Interaction

Interaction jokes

Detention

Me: Knock, knock.

Teacher: Who is there?

Me: Boo.

Teacher: Boo who?

Me: Stop being a crybaby and open the door!

Teacher: ......

Me: Aw man, detention again.

Lollipop

My childhood tormentor was at school. I walked through so I could get to class.

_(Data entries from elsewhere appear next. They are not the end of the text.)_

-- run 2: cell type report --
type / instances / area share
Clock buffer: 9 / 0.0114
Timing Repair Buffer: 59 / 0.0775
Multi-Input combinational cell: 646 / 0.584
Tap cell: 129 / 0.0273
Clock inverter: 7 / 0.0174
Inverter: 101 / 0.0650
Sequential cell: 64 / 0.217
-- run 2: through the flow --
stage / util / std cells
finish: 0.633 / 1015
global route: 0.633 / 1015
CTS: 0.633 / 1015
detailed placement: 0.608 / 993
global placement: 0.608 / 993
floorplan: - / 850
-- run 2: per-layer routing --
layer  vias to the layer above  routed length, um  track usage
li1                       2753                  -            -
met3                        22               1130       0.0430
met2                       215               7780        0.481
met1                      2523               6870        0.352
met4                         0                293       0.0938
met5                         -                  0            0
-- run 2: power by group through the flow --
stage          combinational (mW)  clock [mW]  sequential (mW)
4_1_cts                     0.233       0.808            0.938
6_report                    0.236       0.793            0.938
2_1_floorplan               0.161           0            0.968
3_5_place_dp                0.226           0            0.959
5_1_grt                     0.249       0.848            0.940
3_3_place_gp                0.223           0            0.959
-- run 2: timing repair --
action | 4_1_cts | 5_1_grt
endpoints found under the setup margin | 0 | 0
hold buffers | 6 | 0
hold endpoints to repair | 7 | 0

And then he said, "Hey, you donkey!"

I said, "Thank you, I'm so happy that I'm something, not nothing like you!" And I gave him a pink lollipop. He walked off. And I became popular. Or should I say, Lolli-Popular? Sorry.

Roller Coaster

I have fun going on them roller coasters that go really high up and sitting by random people, and once we get to the high point, I look at the stranger and go "wham" and unplug their seat belt.

Sex

The woman was thinking she wanted to have sex, but one second later, she did it on the street with a criminal.

Memes

Emo kid

When the emo kid went to high five the tree, the tree left him hanging.

FUCK EMO KIDS!

Day

How's your day going?

Shut up, I didn't ask.

Use code tiko#teamfish

Guy

What does a white person say when they're surrounded by black guys? "Hey, who turned the lights out?!"

Insult

"Hey, kid, why are you so fat?"

"Why did you insult him? That's not nice."

"It won't matter, he's deaf."

Alcohol

I either added you because we have shit tons of mutuals, or 'cause I'd let you spit alcohol in my mouth.

I'll let you decide.

Life

Wanna know why people laugh at you? Because your life is a joke.